Short communication: The essential role of N-glycosylation in the transport activity of bovine peptide transporter 2.

Bovine peptide transporter 2 (bPepT2), which mediates the absorption of di- and tripeptides in the bovine mammary gland, was predicted to contain multiple putative N-glycosylation sites of asparagine residues. N-Linked glycosylation is proven to be essential for the folding, stability, localization, and substrate binding of nutrient transporters and could therefore potentially have an essential role in the function of bPepT2. This study investigated the effect of mutagenesis of N-glycosylation sites on the transport function of bPepT2 in Chinese hamster ovary (CHO) cells. The bPepT2 cDNA was cloned and sequenced. BioXM (http://202.195.246.60/BioXM/) and TMHMM (http://www.cbs.dtu.dk/services/TMHMM-2.0/) software were used to predict the AA composition and transmembrane domain of bPepT2, respectively. The AA sequence of bPepT2 was predicted to have 12 transmembrane domains, with a large extracellular loop between the ninth and tenth transmembrane domains. All 5 putative N-glycosylation sites in this loop were altered by site-directed mutagenesis, and the mutant construct was transfected into CHO cells for transport activity assay.

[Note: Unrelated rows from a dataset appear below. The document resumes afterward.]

===== config.mk =====
export PLATFORM = sky130hd
export DESIGN_NAME = ps2_host_tx
export DESIGN_NICKNAME = d
export VERILOG_FILES = /design/src/rtl/ps2_pkg.sv /design/src/rtl/ps2_sync.sv /design/src/rtl/ps2_host_tx.sv
export SDC_FILE = /design/constraint.sdc
export NUM_CORES = 1
export LEC_CHECK = 0
export ABC_AREA = 1
export CAP_MARGIN = 5
export CELL_PAD_IN_SITES_DETAIL_PLACEMENT = 0
export CELL_PAD_IN_SITES_GLOBAL_PLACEMENT = 2
export CORE_MARGIN = 4
export CORE_UTILIZATION = 35
export CTS_CLUSTER_DIAMETER = 100
export DETAILED_ROUTE_END_ITERATION = 10
export PLACE_DENSITY = 0.85
export SLEW_MARGIN = 20
export SYNTH_ARGS = -nofsm -noshare
export SYNTH_HDL_FRONTEND = slang
export SYNTH_HIERARCHICAL = 1
export SYNTH_SLANG_ARGS = --single-unit

===== constraint.sdc =====
create_clock -name clk -period 1.9 [get_ports clk]
set_input_delay 0.19 -clock clk [delete_from_list [all_inputs] [get_ports clk]]
set_output_delay 0.19 -clock clk [all_outputs]
set_load 0.02 [all_outputs]

===== src/rtl/ps2_pkg.sv =====
// Shared definitions for the PS/2 host blocks: FSM encoding and timing derivations.
package ps2_pkg;

    typedef enum logic [2:0] {
        ST_IDLE,
        ST_INHIBIT,
        ST_REQ,
        ST_DATA,
        ST_PARITY,
        ST_STOP,
        ST_ACK,
        ST_RELEASE
    } ps2_state_e;

    // Products are formed in 64 bits so large clocks and long timeouts cannot overflow.
    function automatic int unsigned inhibit_cycles(input int unsigned clk_hz,
                                                   input int unsigned inhibit_us);
        longint unsigned prod;
        prod = 64'(clk_hz) * 64'(inhibit_us);
        return 32'(prod / 64'd1000000);
    endfunction

    function automatic int unsigned timeout_cycles(input int unsigned clk_hz,
                                                   input int unsigned timeout_ms);
        longint unsigned prod;
        prod = 64'(clk_hz) * 64'(timeout_ms);
        return 32'(prod / 64'd1000);
    endfunction

endpackage


===== src/rtl/ps2_sync.sv =====
// Two-flop synchroniser for one PS/2 pad plus a falling-edge detector on the synchronised level.
module ps2_sync (
    input  logic clk,
    input  logic rst,
    input  logic pad_i,
    output logic sync_o,
    output logic fall_o
);

    logic meta_q, meta_d;
    logic sync_q, sync_d;
    logic prev_q, prev_d;

    always_comb begin
        meta_d = pad_i;
        sync_d = meta_q;
        prev_d = sync_q;
    end

    // Idle PS/2 lines are high, so reset to 1 avoids a false edge after reset.
    always_ff @(posedge clk or posedge rst) begin
        if (rst) begin
            meta_q <= 1'b1;
            sync_q <= 1'b1;
            prev_q <= 1'b1;
        end else begin
            meta_q <= meta_d;
            sync_q <= sync_d;
            prev_q <= prev_d;
        end
    end

    assign sync_o = sync_q;
    assign fall_o = prev_q & ~sync_q;

endmodule


===== src/rtl/ps2_host_tx.sv =====
// PS/2 host-to-device command transmitter: inhibit, request-to-send, clocked-out frame, ACK check.
module ps2_host_tx #(
    parameter int unsigned CLK_HZ     = 14318000,
    parameter int unsigned INHIBIT_US = 100,
    parameter int unsigned TIMEOUT_MS = 15
) (
    input  logic       clk,
    input  logic       rst,
    input  logic [7:0] tx_data,
    input  logic       tx_valid,
    output logic       tx_ready,
    input  logic       ps2_clk_i,
    input  logic       ps2_dat_i,
    output logic       ps2_clk_oe,
    output logic       ps2_dat_oe,
    output logic       done,
    output logic       err,
    output logic       busy
);

    import ps2_pkg::*;

    localparam int unsigned INH_CYC = inhibit_cycles(CLK_HZ, INHIBIT_US);
    localparam int unsigned TMO_CYC = timeout_cycles(CLK_HZ, TIMEOUT_MS);
    localparam int          INH_W   = $clog2(INH_CYC + 1);
    localparam int          TMO_W   = $clog2(TMO_CYC + 1);
    localparam logic [INH_W-1:0] INH_LOAD = INH_W'(INH_CYC - 1);
    localparam logic [TMO_W-1:0] TMO_LOAD = TMO_W'(TMO_CYC - 1);

    ps2_state_e       state_q, state_d;
    logic [7:0]       shift_q, shift_d;
    logic             parity_q, parity_d;
    logic [3:0]       bit_cnt_q, bit_cnt_d;
    logic [INH_W-1:0] inh_cnt_q, inh_cnt_d;
    logic [TMO_W-1:0] tmo_cnt_q, tmo_cnt_d;

    logic clk_sync, clk_fall;
    logic dat_sync, dat_fall_unused;
    logic tmo_run, tmo_hit;

    ps2_sync u_clk_sync (
        .clk    (clk),
        .rst    (rst),
        .pad_i  (ps2_clk_i),
        .sync_o (clk_sync),
        .fall_o (clk_fall)
    );

    ps2_sync u_dat_sync (
        .clk    (clk),
        .rst    (rst),
        .pad_i  (ps2_dat_i),
        .sync_o (dat_sync),
        .fall_o (dat_fall_unused)
    );

    // Timeout window opens once the inhibit pulse is over and holds in IDLE.
    assign tmo_run = (state_q != ST_IDLE) && (state_q != ST_INHIBIT);
    assign tmo_hit = tmo_run && (tmo_cnt_q == '0);

    always_comb begin
        state_d    = state_q;
        shift_d    = shift_q;
        parity_d   = parity_q;
        bit_cnt_d  = bit_cnt_q;
        inh_cnt_d  = inh_cnt_q;
        tmo_cnt_d  = tmo_cnt_q;
        ps2_clk_oe = 1'b0;
        ps2_dat_oe = 1'b0;
        done       = 1'b0;
        err        = 1'b0;

        if (tmo_run && !tmo_hit) begin
            tmo_cnt_d = tmo_cnt_q - 1'b1;
        end

        case (state_q)
            ST_IDLE: begin
                if (tx_valid) begin
                    shift_d   = tx_data;
                    parity_d  = ~^tx_data;
                    bit_cnt_d = '0;
                    inh_cnt_d = INH_LOAD;
                    tmo_cnt_d = TMO_LOAD;
                    state_d   = ST_INHIBIT;
                end
            end
            ST_INHIBIT: begin
                ps2_clk_oe = 1'b1;
                ps2_dat_oe = (inh_cnt_q == '0);
                if (inh_cnt_q == '0) begin
                    state_d = ST_REQ;
                end else begin
                    inh_cnt_d = inh_cnt_q - 1'b1;
                end
            end
            ST_REQ: begin
                ps2_dat_oe = 1'b1;
                if (clk_fall) state_d = ST_DATA;
            end
            ST_DATA: begin
                ps2_dat_oe = ~shift_q[0];
                if (clk_fall) begin
                    shift_d   = {1'b0, shift_q[7:1]};
                    bit_cnt_d = bit_cnt_q + 4'd1;
                    if (bit_cnt_q == 4'd7) state_d = ST_PARITY;
                end
            end
            ST_PARITY: begin
                ps2_dat_oe = ~parity_q;
                if (clk_fall) state_d = ST_STOP;
            end
            ST_STOP: begin
                if (clk_fall) state_d = ST_ACK;
            end
            ST_ACK: begin
                if (clk_fall) begin
                    if (dat_sync) begin
                        err     = 1'b1;
                        state_d = ST_IDLE;
                    end else begin
                        state_d = ST_RELEASE;
                    end
                end
            end
            ST_RELEASE: begin
                if (clk_sync && dat_sync) begin
                    done    = 1'b1;
                    state_d = ST_IDLE;
                end
            end
            default: state_d = ST_IDLE;
        endcase

        // Timeout overrides whatever the current state decided this cycle.
        if (tmo_hit) begin
            ps2_clk_oe = 1'b0;
            ps2_dat_oe = 1'b0;
            done       = 1'b0;
            err        = 1'b1;
            state_d    = ST_IDLE;
        end
    end

    always_ff @(posedge clk or posedge rst) begin
        if (rst) begin
            state_q   <= ST_IDLE;
            shift_q   <= '0;
            parity_q  <= 1'b0;
            bit_cnt_q <= '0;
            inh_cnt_q <= '0;
            tmo_cnt_q <= '0;
        end else begin
            state_q   <= state_d;
            shift_q   <= shift_d;
            parity_q  <= parity_d;
            bit_cnt_q <= bit_cnt_d;
            inh_cnt_q <= inh_cnt_d;
            tmo_cnt_q <= tmo_cnt_d;
        end
    end

    assign tx_ready = (state_q == ST_IDLE);
    assign busy     = ~tx_ready;

endmodule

Compared with the wild type, the bPepT2 mutant had significantly lower uptake activity of ß-alanyl-l-lysyl-Nε-7-amino-4-methyl-coumarin-3-acetic acid (ß-Ala-Lys-AMCA), a model dipeptide. Treatment with tunicamycin, an inhibitor of N-linked glycosylation, reduced the uptake of ß-Ala-Lys-AMCA in CHO cells relative to the control group. Kinetic studies indicated that the Michaelis constant of bPepT2 was not affected by the mutation (98.03 ± 8.30 and 88.33 ± 4.23 µM for the wild type and the mutant, respectively), but the maximum transport activity was significantly reduced (40.29 ± 8.30 and 13.02 ± 2.95 pmol/min per milligram of protein for the wild type and the mutant, respectively). In summary, this study demonstrated that N-glycosylation is critical for the function of bPepT2.